» **What to work on**: Among the lines listed below, count those that include the string "values", and state only the count.

» **Material shown**:
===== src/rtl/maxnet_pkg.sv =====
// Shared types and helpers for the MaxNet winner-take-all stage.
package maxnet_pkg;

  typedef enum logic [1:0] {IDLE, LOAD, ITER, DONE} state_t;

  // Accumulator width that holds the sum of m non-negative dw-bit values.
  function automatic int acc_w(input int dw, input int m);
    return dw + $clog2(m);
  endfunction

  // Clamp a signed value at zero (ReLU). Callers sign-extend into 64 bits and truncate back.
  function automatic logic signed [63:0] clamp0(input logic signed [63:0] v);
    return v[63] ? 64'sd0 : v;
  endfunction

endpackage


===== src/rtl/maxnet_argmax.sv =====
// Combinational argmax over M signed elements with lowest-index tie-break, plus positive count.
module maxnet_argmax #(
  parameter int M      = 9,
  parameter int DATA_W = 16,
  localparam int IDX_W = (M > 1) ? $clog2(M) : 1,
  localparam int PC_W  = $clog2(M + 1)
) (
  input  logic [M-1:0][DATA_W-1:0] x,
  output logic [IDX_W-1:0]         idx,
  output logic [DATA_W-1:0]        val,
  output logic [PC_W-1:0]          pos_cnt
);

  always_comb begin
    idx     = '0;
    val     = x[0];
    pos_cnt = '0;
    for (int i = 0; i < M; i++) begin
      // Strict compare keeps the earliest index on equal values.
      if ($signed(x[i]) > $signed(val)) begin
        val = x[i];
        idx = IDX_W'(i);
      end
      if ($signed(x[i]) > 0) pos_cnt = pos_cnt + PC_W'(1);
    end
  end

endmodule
...
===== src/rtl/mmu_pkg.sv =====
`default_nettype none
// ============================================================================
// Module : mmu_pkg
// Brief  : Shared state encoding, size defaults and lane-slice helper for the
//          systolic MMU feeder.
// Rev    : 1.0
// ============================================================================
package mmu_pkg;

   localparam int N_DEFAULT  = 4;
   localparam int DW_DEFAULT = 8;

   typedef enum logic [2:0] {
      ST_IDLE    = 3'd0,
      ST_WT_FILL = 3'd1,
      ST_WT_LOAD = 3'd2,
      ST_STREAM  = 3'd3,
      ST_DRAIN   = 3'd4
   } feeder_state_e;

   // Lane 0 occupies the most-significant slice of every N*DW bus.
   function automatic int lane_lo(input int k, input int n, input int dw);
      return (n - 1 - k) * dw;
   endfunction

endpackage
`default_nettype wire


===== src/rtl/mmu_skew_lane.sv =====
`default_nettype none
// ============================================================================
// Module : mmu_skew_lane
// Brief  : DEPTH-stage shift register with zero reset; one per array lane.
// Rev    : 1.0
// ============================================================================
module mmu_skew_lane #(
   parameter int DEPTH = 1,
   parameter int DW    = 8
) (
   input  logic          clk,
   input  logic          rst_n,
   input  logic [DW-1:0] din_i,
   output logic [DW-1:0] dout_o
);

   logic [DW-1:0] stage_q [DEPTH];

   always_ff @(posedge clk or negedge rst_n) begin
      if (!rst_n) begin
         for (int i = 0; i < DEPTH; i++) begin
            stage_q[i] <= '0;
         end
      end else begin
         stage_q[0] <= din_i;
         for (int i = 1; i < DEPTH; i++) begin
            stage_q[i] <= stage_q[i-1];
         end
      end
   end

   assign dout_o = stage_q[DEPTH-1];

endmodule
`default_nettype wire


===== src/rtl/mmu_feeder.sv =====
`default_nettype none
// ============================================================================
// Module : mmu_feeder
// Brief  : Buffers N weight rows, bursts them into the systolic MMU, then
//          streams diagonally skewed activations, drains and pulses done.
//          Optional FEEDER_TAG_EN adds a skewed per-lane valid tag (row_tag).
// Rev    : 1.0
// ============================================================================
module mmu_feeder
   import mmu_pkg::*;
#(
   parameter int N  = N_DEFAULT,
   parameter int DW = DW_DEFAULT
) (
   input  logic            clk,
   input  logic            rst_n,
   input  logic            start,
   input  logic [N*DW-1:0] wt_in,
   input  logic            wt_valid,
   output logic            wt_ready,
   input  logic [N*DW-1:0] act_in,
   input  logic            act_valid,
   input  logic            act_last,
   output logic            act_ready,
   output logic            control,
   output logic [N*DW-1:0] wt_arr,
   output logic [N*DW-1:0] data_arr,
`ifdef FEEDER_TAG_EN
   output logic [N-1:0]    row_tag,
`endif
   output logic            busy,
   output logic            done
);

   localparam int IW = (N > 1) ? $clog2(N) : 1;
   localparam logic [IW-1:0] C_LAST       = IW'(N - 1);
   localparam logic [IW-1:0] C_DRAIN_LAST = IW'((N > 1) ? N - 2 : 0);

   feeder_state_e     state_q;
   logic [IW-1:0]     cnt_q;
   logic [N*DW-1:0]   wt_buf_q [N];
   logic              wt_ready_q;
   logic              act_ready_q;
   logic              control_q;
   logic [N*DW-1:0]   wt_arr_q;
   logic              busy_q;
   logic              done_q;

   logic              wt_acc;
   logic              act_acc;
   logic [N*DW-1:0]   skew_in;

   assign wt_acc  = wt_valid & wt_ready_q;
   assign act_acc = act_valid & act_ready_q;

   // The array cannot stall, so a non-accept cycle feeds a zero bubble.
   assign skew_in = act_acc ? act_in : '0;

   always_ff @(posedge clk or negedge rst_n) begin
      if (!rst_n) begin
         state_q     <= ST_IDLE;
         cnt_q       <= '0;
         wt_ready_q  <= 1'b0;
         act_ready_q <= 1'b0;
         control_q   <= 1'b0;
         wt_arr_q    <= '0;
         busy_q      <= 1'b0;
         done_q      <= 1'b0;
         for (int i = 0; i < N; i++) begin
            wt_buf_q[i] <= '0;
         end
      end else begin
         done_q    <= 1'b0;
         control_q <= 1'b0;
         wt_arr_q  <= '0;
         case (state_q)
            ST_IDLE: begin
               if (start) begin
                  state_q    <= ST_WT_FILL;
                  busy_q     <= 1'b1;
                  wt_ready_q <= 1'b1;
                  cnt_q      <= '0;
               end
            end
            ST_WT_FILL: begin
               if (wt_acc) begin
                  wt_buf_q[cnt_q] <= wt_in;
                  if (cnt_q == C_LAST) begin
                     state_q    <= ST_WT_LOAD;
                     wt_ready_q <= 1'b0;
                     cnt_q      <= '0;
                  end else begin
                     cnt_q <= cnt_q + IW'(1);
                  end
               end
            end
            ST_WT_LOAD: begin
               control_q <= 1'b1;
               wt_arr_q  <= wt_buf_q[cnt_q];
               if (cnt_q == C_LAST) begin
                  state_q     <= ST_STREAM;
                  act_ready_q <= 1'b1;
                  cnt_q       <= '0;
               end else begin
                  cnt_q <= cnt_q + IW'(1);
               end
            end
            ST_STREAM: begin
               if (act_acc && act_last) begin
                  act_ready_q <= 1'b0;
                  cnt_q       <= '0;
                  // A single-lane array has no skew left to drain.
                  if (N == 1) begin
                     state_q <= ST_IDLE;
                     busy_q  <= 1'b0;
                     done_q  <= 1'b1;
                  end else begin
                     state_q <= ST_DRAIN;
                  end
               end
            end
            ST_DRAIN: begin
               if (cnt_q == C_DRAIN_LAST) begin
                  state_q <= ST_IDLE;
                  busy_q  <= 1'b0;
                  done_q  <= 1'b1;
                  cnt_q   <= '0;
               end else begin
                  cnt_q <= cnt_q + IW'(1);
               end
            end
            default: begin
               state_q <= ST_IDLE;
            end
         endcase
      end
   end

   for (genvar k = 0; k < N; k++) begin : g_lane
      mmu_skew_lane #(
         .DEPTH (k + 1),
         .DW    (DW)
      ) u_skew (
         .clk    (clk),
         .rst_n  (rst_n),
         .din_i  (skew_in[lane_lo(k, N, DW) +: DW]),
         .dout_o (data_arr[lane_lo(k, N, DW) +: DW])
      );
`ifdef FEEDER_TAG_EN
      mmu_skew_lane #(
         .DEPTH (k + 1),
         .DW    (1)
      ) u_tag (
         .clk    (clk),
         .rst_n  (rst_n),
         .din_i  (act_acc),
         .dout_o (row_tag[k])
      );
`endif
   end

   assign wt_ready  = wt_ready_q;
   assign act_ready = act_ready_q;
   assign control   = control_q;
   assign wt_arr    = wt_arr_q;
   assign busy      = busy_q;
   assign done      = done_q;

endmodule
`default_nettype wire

» **Response for this exercise**: 2